- **What is needed**: Return all lines from the listing below in which "uControl" appears.

═════ Data section ═════

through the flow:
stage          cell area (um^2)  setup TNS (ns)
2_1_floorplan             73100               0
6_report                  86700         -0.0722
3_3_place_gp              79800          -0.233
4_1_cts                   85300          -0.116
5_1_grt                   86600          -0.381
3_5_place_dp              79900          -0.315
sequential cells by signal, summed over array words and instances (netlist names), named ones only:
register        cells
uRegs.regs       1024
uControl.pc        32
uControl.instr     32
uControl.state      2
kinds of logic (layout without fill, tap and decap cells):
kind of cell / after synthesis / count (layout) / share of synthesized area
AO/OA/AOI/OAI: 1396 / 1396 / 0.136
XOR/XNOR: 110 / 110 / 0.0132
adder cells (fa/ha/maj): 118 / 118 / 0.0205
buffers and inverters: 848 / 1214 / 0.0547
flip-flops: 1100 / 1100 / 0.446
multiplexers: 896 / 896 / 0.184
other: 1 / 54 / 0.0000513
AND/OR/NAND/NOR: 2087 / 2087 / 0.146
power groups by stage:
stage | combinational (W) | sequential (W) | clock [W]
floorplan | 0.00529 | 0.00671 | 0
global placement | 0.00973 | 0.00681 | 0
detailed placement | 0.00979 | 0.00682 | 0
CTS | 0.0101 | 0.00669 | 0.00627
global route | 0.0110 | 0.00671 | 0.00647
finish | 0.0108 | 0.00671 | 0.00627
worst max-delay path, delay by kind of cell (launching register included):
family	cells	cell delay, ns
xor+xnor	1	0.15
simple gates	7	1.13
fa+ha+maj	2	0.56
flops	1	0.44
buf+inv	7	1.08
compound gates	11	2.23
### config.mk
export PLATFORM = sky130hd
export DESIGN_NAME = fir_top
export DESIGN_NICKNAME = d
export VERILOG_FILES = /design/src/hdl/fir_pkg.sv /design/src/hdl/delay.sv /design/src/hdl/fir_top.sv /design/src/hdl/mac_pipe.sv /design/src/hdl/register.sv /design/src/hdl/tap_line.sv
export SDC_FILE = /design/constraint.sdc
export NUM_CORES = 1
export LEC_CHECK = 0
export BUFFER_PORTS_ARGS = -buffer_cell sky130_fd_sc_hd__buf_2
export CORE_MARGIN = 5
export CORE_UTILIZATION = 35
export DETAILED_ROUTE_END_ITERATION = 8
export SLEW_MARGIN = 20
export SYNTH_ARGS = -nofsm -noshare
export SYNTH_HDL_FRONTEND = slang
export SYNTH_HIERARCHICAL = 1
export SYNTH_SLANG_ARGS = --single-unit
### constraint.sdc
create_clock -name clk -period 2.2 [get_ports clk]
set_input_delay 0.44 -clock clk [delete_from_list [all_inputs] [get_ports clk]]
set_output_delay 0.44 -clock clk [all_outputs]
set_load 0.05 [all_outputs]
### src/hdl/fir_pkg.sv
package fir_pkg;

   // number of filter taps, which is also the depth of the sample history
   localparam int taps = 4;

   // input samples and coefficients are both signed 16-bit fixed point
   typedef logic signed [15:0] sample_t;
   typedef logic signed [15:0] coef_t;

   // one coefficient per tap, index 0 multiplies the newest sample
   typedef coef_t coef_vec_t [taps];

   // a full 16x16 signed product fits in 32 bits, since the only
   // magnitude that needs bit 31 is -32768 * -32768 = 2^30
   typedef logic signed [31:0] product_t;

   // two extra bits cover the sum of four worst-case products, so the
   // adder stage never wraps and needs no saturation
   typedef logic signed [33:0] acc_t;

   // sequence tag that rides along with each sample
   typedef logic [3:0] tag_t;

   // enabled cycles from an accepted input to its result:
   // tap register, multiply register, adder register
   localparam int pipe_latency = 3;

   // the valid and tag delay lines are sized from this value, so it must
   // match the number of register stages between in_sample and out_result

endpackage

### src/hdl/delay.sv
module delay #(
   // payload type carried through the line
   parameter type data_t = logic,
   // number of enabled cycles the payload is held back
   parameter int cycles = 1,
   // value every stage takes during reset
   parameter data_t reset_value = '0
) (
   input  logic  clk,
   input  logic  rst,
   input  logic  en,
   input  data_t d,
   output data_t q
);

   // a negative delay has no meaning, so elaboration is stopped here
   // with a message that names the offending parameter
   if (cycles < 0) begin : g_bad_cycles
      $fatal(1, "delay: parameter cycles must be >= 0, got %0d", cycles);
   end

   // zero cycles turns the line into a plain wire
   else if (cycles == 0) begin : g_wire
      assign q = d;
   end

   // one register per cycle of delay
   else begin : g_chain

      // stage[0] is the line input and stage[i+1] is the output of
      // register i, so the array needs one more entry than there are
      // registers
      data_t stage [cycles+1];

      // head of the chain comes straight from the input port
      assign stage[0] = d;

      // every register shares clk, rst and en, so a stall freezes the
      // whole line at once and nothing inside it is lost or doubled
      for (genvar i = 0; i < cycles; i++) begin : g_stage
         register #(
            .data_t      (data_t),
            .reset_value (reset_value)
         ) u_register (
            .clk (clk),
            .rst (rst),
            .en  (en),
            .d   (stage[i]),
            .q   (stage[i+1])
         );
      end

      // tail of the chain drives the output
      assign q = stage[cycles];

   end

   // after reset the output shows reset_value until cycles enabled edges
   // have passed, then it shows the input from cycles enabled edges ago
   // cycles with en low are not counted, since no stage moves on them

endmodule
### src/rtl/rv_pkg.sv
// rv64i core definitions
package rv_pkg;

  localparam int xlen       = 64;
  localparam int reg_addr_w = 5;
  localparam int dmem_words = 256;

  // major opcodes, inst[6:2]
  localparam logic [4:0] opcode_lui    = 5'b01101;
  localparam logic [4:0] opcode_auipc  = 5'b00101;
  localparam logic [4:0] opcode_jal    = 5'b11011;
  localparam logic [4:0] opcode_jalr   = 5'b11001;
  localparam logic [4:0] opcode_branch = 5'b11000;
  localparam logic [4:0] opcode_load   = 5'b00000;
  localparam logic [4:0] opcode_store  = 5'b01000;
  localparam logic [4:0] opcode_op_imm = 5'b00100;
  localparam logic [4:0] opcode_op     = 5'b01100;
  localparam logic [4:0] opcode_fence  = 5'b00011;
  localparam logic [4:0] opcode_env    = 5'b11100;

  // access size, loads use the same code in funct3[1:0]
  localparam logic [2:0] funct3_sb = 3'b000;
  localparam logic [2:0] funct3_sh = 3'b001;
  localparam logic [2:0] funct3_sw = 3'b010;
  localparam logic [2:0] funct3_sd = 3'b011;

  // branch conditions
  localparam logic [2:0] funct3_beq  = 3'b000;
  localparam logic [2:0] funct3_bne  = 3'b001;
  localparam logic [2:0] funct3_blt  = 3'b100;
  localparam logic [2:0] funct3_bge  = 3'b101;
  localparam logic [2:0] funct3_bltu = 3'b110;
  localparam logic [2:0] funct3_bgeu = 3'b111;

  // alu functions of op and op-imm
  localparam logic [2:0] funct3_add_sub = 3'b000;
  localparam logic [2:0] funct3_sll     = 3'b001;
  localparam logic [2:0] funct3_slt     = 3'b010;
  localparam logic [2:0] funct3_sltu    = 3'b011;
  localparam logic [2:0] funct3_xor     = 3'b100;
  localparam logic [2:0] funct3_srl_sra = 3'b101;
  localparam logic [2:0] funct3_or      = 3'b110;
  localparam logic [2:0] funct3_and     = 3'b111;

  typedef enum logic [2:0] {
    inst_none = 3'd0,
    inst_r    = 3'd1,
    inst_i    = 3'd2,
    inst_s    = 3'd3,
    inst_b    = 3'd4,
    inst_u    = 3'd5,
    inst_j    = 3'd6
  } inst_type_t;

  typedef struct packed {
    inst_type_t            inst_type;
    logic [4:0]            opcode;
    logic [2:0]            funct3;
    logic [6:0]            funct7;
    logic [xlen-1:0]       op1;
    logic [xlen-1:0]       op2;
    logic [xlen-1:0]       t1;
    logic [reg_addr_w-1:0] rd;
    logic                  rd_wen;
  } ex_req_t;

  typedef struct packed {
    logic            ren;
    logic            wen;
    logic [xlen-1:0] addr;
    logic [xlen-1:0] wdata;
    logic [xlen-1:0] wmask;
    logic [2:0]      funct3;
    logic            is_unsigned;
  } mem_req_t;

  typedef struct packed {
    logic                  valid;
    logic [xlen-1:0]       pc;
    logic [reg_addr_w-1:0] rd;
    logic                  wen;
    logic [xlen-1:0]       data;
  } retire_t;

endpackage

═════

- **Task response**:
uControl.pc        32
uControl.instr     32
uControl.state      2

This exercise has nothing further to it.